Ewasiuk, a well-known Hamilton artist, paints big acrylics in an exuberantly colourful and simplified style. In “Nice Catch,” she lets a red-haired woman in a green knitted cap dominate the composition.
“Nice Catch was inspired by a family trip to Newfoundland last August,” Ewasiuk tells me. “Newfoundland is an important place to me as it’s part of my heritage. My mother was born there, as were my grandparents, and this recent vacation included my mom and her four sisters.”
The woman embraces a large fish. Ewasiuk enlivens the fish with a lively pattern of rainbow hues. Similar colours appear in the buildings and boats in the distance.
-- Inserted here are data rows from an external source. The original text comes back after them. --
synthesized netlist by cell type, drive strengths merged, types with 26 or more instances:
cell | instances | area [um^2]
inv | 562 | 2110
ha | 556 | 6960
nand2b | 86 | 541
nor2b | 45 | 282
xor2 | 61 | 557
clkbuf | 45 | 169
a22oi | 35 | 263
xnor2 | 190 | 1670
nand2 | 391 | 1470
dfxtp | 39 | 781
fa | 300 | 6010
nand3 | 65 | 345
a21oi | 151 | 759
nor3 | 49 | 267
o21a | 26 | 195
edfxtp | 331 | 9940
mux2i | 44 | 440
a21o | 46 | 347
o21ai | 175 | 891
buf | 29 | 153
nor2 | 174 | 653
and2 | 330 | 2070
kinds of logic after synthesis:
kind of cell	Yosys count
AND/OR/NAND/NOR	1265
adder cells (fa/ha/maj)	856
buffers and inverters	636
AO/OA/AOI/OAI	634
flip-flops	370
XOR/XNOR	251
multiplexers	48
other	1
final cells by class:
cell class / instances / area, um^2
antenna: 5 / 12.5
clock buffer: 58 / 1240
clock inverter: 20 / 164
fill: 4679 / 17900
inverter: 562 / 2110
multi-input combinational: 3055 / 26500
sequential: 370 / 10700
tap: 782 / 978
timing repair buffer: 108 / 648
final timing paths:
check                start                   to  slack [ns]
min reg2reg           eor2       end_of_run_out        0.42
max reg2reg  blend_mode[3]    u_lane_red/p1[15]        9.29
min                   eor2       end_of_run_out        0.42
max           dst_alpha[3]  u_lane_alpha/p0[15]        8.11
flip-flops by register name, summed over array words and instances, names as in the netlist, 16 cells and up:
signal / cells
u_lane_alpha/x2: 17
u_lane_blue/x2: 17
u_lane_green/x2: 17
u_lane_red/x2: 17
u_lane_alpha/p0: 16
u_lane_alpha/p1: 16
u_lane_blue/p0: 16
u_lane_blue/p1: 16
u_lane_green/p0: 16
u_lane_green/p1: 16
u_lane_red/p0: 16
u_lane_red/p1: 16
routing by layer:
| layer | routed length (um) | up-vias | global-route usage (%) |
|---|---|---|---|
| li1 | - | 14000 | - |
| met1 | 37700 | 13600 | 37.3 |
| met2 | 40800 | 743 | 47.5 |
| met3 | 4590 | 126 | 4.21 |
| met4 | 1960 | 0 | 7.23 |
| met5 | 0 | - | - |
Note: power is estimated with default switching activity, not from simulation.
===== config.mk =====
export PLATFORM = sky130hd
export DESIGN_NAME = conv_row_mac_engine
export DESIGN_NICKNAME = d
export VERILOG_FILES = /design/src/sv/cre_pkg.sv /design/src/sv/cre_ctrl.sv /design/src/sv/cre_datapath.sv /design/src/sv/conv_row_mac_engine.sv
export SDC_FILE = /design/constraint.sdc
export NUM_CORES = 2
export LEC_CHECK = 0
export ABC_AREA = 0
export ABC_CLOCK_PERIOD_IN_PS = 6970
export BUFFER_PORTS_ARGS = -buffer_cell sky130_fd_sc_hd__buf_2
export CAP_MARGIN = 15
export CELL_PAD_IN_SITES_DETAIL_PLACEMENT = 1
export CELL_PAD_IN_SITES_GLOBAL_PLACEMENT = 1
export CORE_MARGIN = 8
export CORE_UTILIZATION = 40
export CTS_CLUSTER_DIAMETER = 200
export DETAILED_ROUTE_END_ITERATION = 10
export GPL_TIMING_DRIVEN = 1
export PLACE_DENSITY_LB_ADDON = 0.15
export SLEW_MARGIN = 20
export SYNTH_ARGS = -nofsm -noshare
export SYNTH_HDL_FRONTEND = slang
export SYNTH_SLANG_ARGS = --single-unit

===== constraint.sdc =====
create_clock -name i_clk -period 6.97 [get_ports i_clk]
set_input_delay 1.394 -clock i_clk [delete_from_list [all_inputs] [get_ports i_clk]]
set_output_delay 1.394 -clock i_clk [all_outputs]
set_load 0.02 [all_outputs]

===== src/sv/cre_pkg.sv =====
// Shared types and constants for the convolution row MAC engine.
// Holds the item structs, the controller command and status structs and the state type.
// No dependencies.
`default_nettype none

package cre_pkg;

    // Layer geometry
    localparam int OUT_CHANNELS = 4;
    localparam int IN_CHANNELS  = 4;
    localparam int TAPS         = 3;
    localparam int OUT_COLS     = 6;
    localparam int OUT_ROWS     = 6;
    localparam int IN_ROWS      = 8;

    // Store depths and address widths
    localparam int W_DEPTH = OUT_CHANNELS * IN_CHANNELS * TAPS;
    localparam int A_DEPTH = IN_CHANNELS * IN_ROWS * OUT_COLS;
    localparam int WA_W    = $clog2(W_DEPTH);
    localparam int AA_W    = $clog2(A_DEPTH);

    // Output channels are walked in pairs
    localparam int MR_COUNT = (OUT_CHANNELS + 1) / 2;
    localparam int MR_W     = (MR_COUNT > 1) ? $clog2(MR_COUNT) : 1;

    typedef logic [WA_W-1:0]     t_waddr;
    typedef logic [AA_W-1:0]     t_aaddr;
    typedef logic [MR_W-1:0]     t_mr;
    typedef logic [1:0]          t_chan;
    typedef logic signed [15:0]  t_q88;
    typedef logic signed [31:0]  t_prod;
    typedef logic signed [35:0]  t_sum;

    typedef enum logic [1:0] {
        OP_WRITE_WEIGHT = 2'd0,
        OP_WRITE_ACT    = 2'd1,
        OP_COMPUTE      = 2'd2
    } t_op;

    typedef struct packed {
        logic [1:0]        operation;
        logic [1:0]        out_channel;
        logic [1:0]        in_channel;
        logic [1:0]        tap;
        logic [2:0]        in_row;
        logic [2:0]        in_col;
        logic [2:0]        out_row_sel;
        logic signed [15:0] value;
    } t_in_item;

    typedef struct packed {
        logic [1:0]         result_channel;
        logic [2:0]         result_row;
        logic [2:0]         result_col;
        logic signed [35:0] sum;
        logic               last;
    } t_out_item;

    typedef struct packed {
        logic start;
        logic wr_weight;
        logic wr_act;
        logic issue;
        logic next_result;
    } t_ctrl_cmd;

    typedef struct packed {
        logic out_busy;
        logic acc_done;
        logic term_last;
        logic result_last;
    } t_dp_status;

    typedef enum logic [1:0] {
        ST_IDLE,
        ST_WAIT_SLOT,
        ST_ISSUE,
        ST_DRAIN
    } t_state;

endpackage

`default_nettype wire


===== src/sv/cre_ctrl.sv =====
// Sequencing state machine of the convolution row MAC engine.
// Depends on cre_pkg for the state type, commands and status.
`default_nettype none

module cre_ctrl (
    input  wire logic               i_clk,
    input  wire logic               i_rst_n,
    input  wire logic               i_in_valid,
    input  wire cre_pkg::t_in_item  i_in_item,
    input  wire cre_pkg::t_dp_status i_status,
    output logic                    o_in_stall,
    output cre_pkg::t_ctrl_cmd      o_cmd
);

    cre_pkg::t_state r_state;
    cre_pkg::t_state n_state;

    always_ff @(posedge i_clk) begin
        if (!i_rst_n) begin
            r_state <= cre_pkg::ST_IDLE;
        end else begin
            r_state <= n_state;
        end
    end

    always_comb begin
        n_state    = r_state;
        o_cmd      = '0;
        o_in_stall = (r_state != cre_pkg::ST_IDLE);
        case (r_state)
            cre_pkg::ST_IDLE: begin
                if (i_in_valid) begin
                    case (i_in_item.operation)
                        cre_pkg::OP_WRITE_WEIGHT: begin
                            o_cmd.wr_weight = 1'b1;
                        end
                        cre_pkg::OP_WRITE_ACT: begin
                            o_cmd.wr_act = 1'b1;
                        end
                        cre_pkg::OP_COMPUTE: begin
                            // drop rows beyond the output
                            if (int'(i_in_item.out_row_sel) < cre_pkg::OUT_ROWS) begin
                                o_cmd.start = 1'b1;
                                n_state     = cre_pkg::ST_WAIT_SLOT;
                            end
                        end
                        default: begin
                        end
                    endcase
                end
            end
            cre_pkg::ST_WAIT_SLOT: begin
                if (!i_status.out_busy) begin
                    n_state = cre_pkg::ST_ISSUE;
                end
            end
            cre_pkg::ST_ISSUE: begin
                o_cmd.issue = 1'b1;
                if (i_status.term_last) begin
                    n_state = cre_pkg::ST_DRAIN;
                end
            end
            cre_pkg::ST_DRAIN: begin
                if (i_status.acc_done) begin
                    if (i_status.result_last) begin
                        n_state = cre_pkg::ST_IDLE;
                    end else begin
                        o_cmd.next_result = 1'b1;
                        n_state           = cre_pkg::ST_WAIT_SLOT;
                    end
                end
            end
            default: begin
                n_state = cre_pkg::ST_IDLE;
            end
        endcase
    end

endmodule

`default_nettype wire


===== src/sv/cre_datapath.sv =====
// Datapath of the convolution row MAC engine: weight and activation stores,
// index counters, one pipelined multiply-accumulate unit and the output register.
// Depends on cre_pkg.
`default_nettype none

module cre_datapath (
    input  wire logic                i_clk,
    input  wire logic                i_rst_n,
    input  wire cre_pkg::t_in_item   i_in_item,
    input  wire cre_pkg::t_ctrl_cmd  i_cmd,
    input  wire logic                i_out_stall,
    output cre_pkg::t_dp_status      o_status,
    output logic                     o_out_valid,
    output cre_pkg::t_out_item       o_out_item
);

    // Stores
    cre_pkg::t_q88 r_wmem [cre_pkg::W_DEPTH];
    cre_pkg::t_q88 r_amem [cre_pkg::A_DEPTH];
    cre_pkg::t_q88 r_w_rd;
    cre_pkg::t_q88 r_a_rd;

    // Index counters
    logic [2:0]     r_p;
    cre_pkg::t_mr   r_mr;
    logic           r_mc;
    logic [2:0]     r_q;
    logic [1:0]     r_c;
    logic [1:0]     r_r;

    // MAC pipeline
    logic           r_s1_valid;
    logic           r_s1_live;
    logic           r_s1_first;
    logic           r_s1_last;
    logic           r_s2_valid;
    logic           r_s2_first;
    logic           r_s2_last;
    cre_pkg::t_prod r_prod;
    cre_pkg::t_sum  r_acc;
    cre_pkg::t_sum  n_acc;

    // Output register
    logic               r_out_valid;
    cre_pkg::t_out_item r_out;

    cre_pkg::t_chan  m_cur;
    logic            pair_full;
    logic            term_first;
    logic            term_last;
    logic            result_last;
    logic            acc_done;
    logic [3:0]      h_cur;
    logic            h_live;
    cre_pkg::t_waddr w_rd_addr;
    cre_pkg::t_aaddr a_rd_addr;
    cre_pkg::t_waddr w_wr_addr;
    cre_pkg::t_aaddr a_wr_addr;
    logic            w_wr_ok;
    logic            a_wr_ok;

    assign m_cur     = cre_pkg::t_chan'(2 * int'(r_mr) + int'(r_mc));
    assign pair_full = (2 * int'(r_mr) + 1) < cre_pkg::OUT_CHANNELS;

    assign term_first  = (r_c == '0) && (r_r == '0);
    assign term_last   = (int'(r_c) == cre_pkg::IN_CHANNELS - 1)
                      && (int'(r_r) == cre_pkg::TAPS - 1);
    assign result_last = (int'(r_mr) == cre_pkg::MR_COUNT - 1)
                      && (int'(r_q) == cre_pkg::OUT_COLS - 1)
                      && (r_mc || !pair_full);

    assign h_cur  = {1'b0, r_p} + {2'b00, r_r};
    assign h_live = int'(h_cur) < cre_pkg::IN_ROWS;

    assign w_rd_addr = cre_pkg::t_waddr'((int'(m_cur) * cre_pkg::IN_CHANNELS + int'(r_c))
                                         * cre_pkg::TAPS + int'(r_r));
    assign a_rd_addr = cre_pkg::t_aaddr'((int'(r_c) * cre_pkg::IN_ROWS + int'(h_cur))
                                         * cre_pkg::OUT_COLS + int'(r_q));

    assign w_wr_addr = cre_pkg::t_waddr'((int'(i_in_item.out_channel) * cre_pkg::IN_CHANNELS
                                          + int'(i_in_item.in_channel)) * cre_pkg::TAPS
                                         + int'(i_in_item.tap));
    assign a_wr_addr = cre_pkg::t_aaddr'((int'(i_in_item.in_channel) * cre_pkg::IN_ROWS
                                          + int'(i_in_item.in_row)) * cre_pkg::OUT_COLS
                                         + int'(i_in_item.in_col));

    assign w_wr_ok = (int'(i_in_item.out_channel) < cre_pkg::OUT_CHANNELS)
                  && (int'(i_in_item.in_channel) < cre_pkg::IN_CHANNELS)
                  && (int'(i_in_item.tap) < cre_pkg::TAPS);
    assign a_wr_ok = (int'(i_in_item.in_channel) < cre_pkg::IN_CHANNELS)
                  && (int'(i_in_item.in_row) < cre_pkg::IN_ROWS)
                  && (int'(i_in_item.in_col) < cre_pkg::OUT_COLS);

    always_ff @(posedge i_clk) begin
        if (i_cmd.wr_weight && w_wr_ok) begin
            r_wmem[w_wr_addr] <= i_in_item.value;
        end
        r_w_rd <= r_wmem[w_rd_addr];
    end

    always_ff @(posedge i_clk) begin
        if (i_cmd.wr_act && a_wr_ok) begin
            r_amem[a_wr_addr] <= i_in_item.value;
        end
        r_a_rd <= r_amem[a_rd_addr];
    end

    // Counters: term index inner, result index outer
    always_ff @(posedge i_clk) begin
        if (!i_rst_n) begin
            r_p  <= '0;
            r_mr <= '0;
            r_mc <= 1'b0;
            r_q  <= '0;
            r_c  <= '0;
            r_r  <= '0;
        end else if (i_cmd.start) begin
            r_p  <= i_in_item.out_row_sel;
            r_mr <= '0;
            r_mc <= 1'b0;
            r_q  <= '0;
            r_c  <= '0;
            r_r  <= '0;
        end else begin
            if (i_cmd.issue) begin
                if (int'(r_r) == cre_pkg::TAPS - 1) begin
                    r_r <= '0;
                    if (int'(r_c) == cre_pkg::IN_CHANNELS - 1) begin
                        r_c <= '0;
                    end else begin
                        r_c <= r_c + 2'd1;
                    end
                end else begin
                    r_r <= r_r + 2'd1;
                end
            end
            if (i_cmd.next_result) begin
                if (!r_mc && pair_full) begin
                    r_mc <= 1'b1;
                end else begin
                    r_mc <= 1'b0;
                    if (int'(r_q) == cre_pkg::OUT_COLS - 1) begin
                        r_q  <= '0;
                        r_mr <= r_mr + cre_pkg::t_mr'(1);
                    end else begin
                        r_q <= r_q + 3'd1;
                    end
                end
            end
        end
    end

    // MAC pipeline control
    always_ff @(posedge i_clk) begin
        if (!i_rst_n) begin
            r_s1_valid <= 1'b0;
            r_s2_valid <= 1'b0;
        end else begin
            r_s1_valid <= i_cmd.issue;
            r_s2_valid <= r_s1_valid;
        end
    end

    assign n_acc = r_s2_first ? cre_pkg::t_sum'(r_prod)
                              : r_acc + cre_pkg::t_sum'(r_prod);

    always_ff @(posedge i_clk) begin
        r_s1_live  <= h_live;
        r_s1_first <= term_first;
        r_s1_last  <= term_last;
        r_s2_first <= r_s1_first;
        r_s2_last  <= r_s1_last;
        // rows beyond the store contribute zero
        r_prod     <= r_s1_live ? cre_pkg::t_prod'(r_w_rd) * cre_pkg::t_prod'(r_a_rd) : '0;
        if (r_s2_valid) begin
            r_acc <= n_acc;
        end
    end

    assign acc_done = r_s2_valid && r_s2_last;

    // Output register
    always_ff @(posedge i_clk) begin
        if (!i_rst_n) begin
            r_out_valid <= 1'b0;
        end else if (acc_done) begin
            r_out_valid <= 1'b1;
        end else if (r_out_valid && !i_out_stall) begin
            r_out_valid <= 1'b0;
        end
    end

    always_ff @(posedge i_clk) begin
        if (acc_done) begin
            r_out.result_channel <= m_cur;
            r_out.result_row     <= r_p;
            r_out.result_col     <= r_q;
            r_out.sum            <= n_acc;
            r_out.last           <= result_last;
        end
    end

    assign o_out_valid = r_out_valid;
    assign o_out_item  = r_out;

    assign o_status.out_busy    = r_out_valid;
    assign o_status.acc_done    = acc_done;
    assign o_status.term_last   = term_last;
    assign o_status.result_last = result_last;

    a_no_overwrite: assert property (@(posedge i_clk) disable iff (!i_rst_n)
        acc_done |-> !r_out_valid)
        else $error("sum landed on an occupied output register");

    a_advance_on_done: assert property (@(posedge i_clk) disable iff (!i_rst_n)
        i_cmd.next_result |-> acc_done)
        else $error("result counters advanced before the sum landed");

    a_drained: assert property (@(posedge i_clk) disable iff (!i_rst_n)
        acc_done |-> (!r_s1_valid && !i_cmd.issue))
        else $error("term of the next sum in flight at completion");

    a_no_issue_on_load: assert property (@(posedge i_clk) disable iff (!i_rst_n)
        i_cmd.issue |-> !(i_cmd.wr_weight || i_cmd.wr_act || i_cmd.start))
        else $error("store write or row start during term issue");

endmodule

`default_nettype wire


===== src/sv/conv_row_mac_engine.sv =====
// Convolution row MAC engine, top level. Store writes complete when accepted.
// A compute transaction yields 24 sums, one at a time; each sum waits for the output
// register to empty, then issues 12 multiply-accumulate terms through the single shared
// MAC, whose operand read and product registers feed the accumulator and the output
// register. The next transaction is accepted once the last sum is in the output register.
// Synchronous active-low reset clears control state only; the stores are not cleared.
`default_nettype none

module conv_row_mac_engine (
    input  wire logic               i_clk,
    input  wire logic               i_rst_n,
    // input channel
    input  wire logic               i_in_valid,
    input  wire cre_pkg::t_in_item  i_in_item,
    output logic                    o_in_stall,
    // result channel
    output logic                    o_out_valid,
    output cre_pkg::t_out_item      o_out_item,
    input  wire logic               i_out_stall
);

    // Controller to datapath: commands (start a row, write a store
    // entry, issue one term, advance to the next sum).
    cre_pkg::t_ctrl_cmd  cmd;
    // Datapath to controller: output slot busy, sum complete, last term of
    // the current sum, last sum of the row.
    cre_pkg::t_dp_status status;

    // The controller only accepts a transaction while idle; a compute
    // transaction holds the input side stalled until its final sum is in
    // the output register, which then drains independently.
    cre_ctrl u_ctrl (
        .i_clk      (i_clk),
        .i_rst_n    (i_rst_n),
        .i_in_valid (i_in_valid),
        .i_in_item  (i_in_item),
        .i_status   (status),
        .o_in_stall (o_in_stall),
        .o_cmd      (cmd)
    );

    // Stores, counters, MAC pipeline and output register. Sums leave in
    // pair order: channel pair outer, column, then channel within the pair.
    cre_datapath u_datapath (
        .i_clk       (i_clk),
        .i_rst_n     (i_rst_n),
        .i_in_item   (i_in_item),
        .i_cmd       (cmd),
        .i_out_stall (i_out_stall),
        .o_status    (status),
        .o_out_valid (o_out_valid),
        .o_out_item  (o_out_item)
    );

endmodule

`default_nettype wire

# Word level (Yosys, flattened, before mapping)
# Memory sizes are Yosys's and may differ from the RTL's. A register that Yosys moved wholly into a read port is not among the register bits.
# Cells that the tools add are included.
[word_totals] n_memories=2 regBits=135 mem_bits_rw=3840 in_bits=37 wordCells=119 output_inout_bits=47
[op_classes] n_addsub=16 eq_ne=14 mux=29 n_mul=5 reduce_logical=24 bitwise=2 magnitude_cmp=5
[memory_table] memory="u_datapath.r_amem" depth=192 width=16 read_ports=1 rd_clocked_by_memory_dff=1 write_ports=1 line="cre_datapath.sv:19" rtl="cre_pkg::t_q88 r_amem [cre_pkg::A_DEPTH];"
[memory_table] memory="u_datapath.r_wmem" depth=48 width=16 read_ports=1 rd_clocked_by_memory_dff=1 write_ports=1 line="cre_datapath.sv:18" rtl="cre_pkg::t_q88 r_wmem [cre_pkg::W_DEPTH];"
[op_table] op="32-bit by 3-bit multiplier with 6-bit output (second input constant)" count=2
[op_table] op="32-bit by 3-bit multiplier with 7-bit output (second input constant)" count=2
[op_table] op="36-bit by 32-bit adder with 36-bit output" count=1
[op_table] op="36-bit two-way mux" count=1
[op_table] op="32-bit by 4-bit < comparator with 1-bit output (second input constant)" count=1
[op_table] op="16-bit by 16-bit multiplier with 32-bit output" count=1
[op_table] op="8-bit by 4-bit adder with 8-bit output" count=2
[op_table] op="1-bit two-way mux" count=16
[op_table] op="2-bit two-way mux" count=8
[op_table] op="6-bit by 3-bit adder with 6-bit output" count=2
[op_table] op="4-bit by 2-bit adder with 5-bit output" count=2
[op_table] op="1-bit logical AND" count=9
[op_table] op="3-bit two-way mux" count=3
[op_table] op="2-bit == test (second input constant)" count=4
[op_table] op="2-bit logical NOT" count=4
[op_table] op="2-bit one-hot mux with 4 select lines" count=1
[op_table] op="5-bit by 3-bit adder with 6-bit output" count=1
[op_table] op="5-bit by 4-bit adder with 6-bit output" count=1
[op_table] op="2-bit by 1-bit == test with 1-bit output (second input constant)" count=3
[op_table] op="3-bit < comparator (second input constant)" count=2
[op_table] op="2-bit by 1-bit inequality test with 1-bit output (second input constant)" count=3
[op_table] op="2-bit inequality test (second input constant)" count=3
[op_table] op="6-bit AND reduction" count=1
[op_table] op="2-bit by 1-bit adder with 2-bit output (second input constant)" count=2
[op_table] op="15 further kinds" count=20

# Longest topological paths before layout
[logic_depth] ltp_word=9 ltp_mapped=22 depth_no_buf=21

# Hierarchy
# Synthesis repeated with hierarchy kept, for this count alone.
[unflattened] hier_cells=7745 area_unflattened_um2=164771.8
[by_module_without_submodules] module="cre_datapath" seq_area_each_um2=119424.5 area_each_um2=164535.3 instances=1 cells_each=7715
[by_module_without_submodules] module="cre_ctrl" seq_area_each_um2=40.0 area_each_um2=236.5 instances=1 cells_each=30

# Worst setup path after synthesis
# No wires, ideal clock.
[synth_timing] path_type="reg2reg" start="reg u_datapath.r_w_rd[15] (read register of u_datapath.r_wmem)" end="reg u_datapath.r_prod[28]" t_arrival_ns=5.988 path_stages_with_launch=21 setup_slack_ns=0.911 required_time_ns=6.898 n_path_buf=1 period_less_slack_ns=6.059 path_cell_list="dfxtp_1 clkbuf_1 nand2_1 inv_1 fa_1 fa_1 fa_1 fa_1 fa_1 inv_1 fa_1 inv_1 ha_1 a21o_1 a21o_1 a21o_1 a2111oi_0 o21ai_0 a211o_1 o31ai_1 mux2i_1"
[synth_via] elab_chain_cells=1
[synth_lines] item="start, declared" line="cre_datapath.sv:20" rtl="cre_pkg::t_q88 r_w_rd;"
[synth_lines] item="16-bit by 16-bit multiplier with 32-bit output" line="cre_datapath.sv:174" rtl="r_prod <= r_s1_live ? cre_pkg::t_prod'(r_w_rd) * cre_pkg::t_prod'(r_a_rd) : '0;"
[synth_lines] item="end signal, assigned" line="cre_datapath.sv:174"
[synth_lines] item="end, declared" line="cre_datapath.sv:39" rtl="cre_pkg::t_prod r_prod;"
# Every way passes these cells.
# A chain may end at the register's enable or synchronous reset.

# Final worst setup path
[layout_timing] start="reg u_datapath.r_w_rd[9] (read register of u_datapath.r_wmem)" end="reg u_datapath.r_prod[31]"
# Same word-level chain as after synthesis.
“I think on a more subconscious level it represents the Newfoundlanders holding their fish close to their hearts,” Ewasiuk says.
Hattula’s “Bad Day” also focuses on a centralized, space-taking human figure. But she mutes her palette, placing the woman against an unadorned background and enclosing her within soft-edged lines. Some of these lines look like accidental scribbles on the painting’s surface.
“I try to concentrate only on the essential in my portraits and leave other parts somewhat unfinished to give the painting a loose or raw feel,” Hattula explains.
Neither Ewasiuk’s nor Hattula’s subjects look out at us. We are, however, able to see the face of Ewasiuk’s woman. Hattula’s sitter holds her head in her hands, so only the top of her head is visible. Artist and sitter are one — sort of. “I used a photo of myself as a reference when painting it, but it is not supposed to be portraying me but the mood.”
Hattula, who lives in Oakville, says this painting is part of a series called Womanhood.
“My Womanhood series depicts moods or emotions that I think many women face. I started to paint ‘Bad Day’ on a cold winter day, when I didn’t feel like waking up at all, a little depressed, not ready to face the world, just wanting to curl up on the corner of a sofa.”
Kodje, an Ojibwa artist, tackles aboriginal themes. In “Dogs Fight in the Next World Too,” a dynamic black and white drawing, he places a pair of dogs in a white space. The two eye each other, mouths threatening, bodies ready to pounce.
Kodje treats the bodies as black forms filled with white shapes recalling bones. In other words, we see both the exterior and interior at the same time. This is a traditional way of depicting human and animal bodies in Anishinaabe art.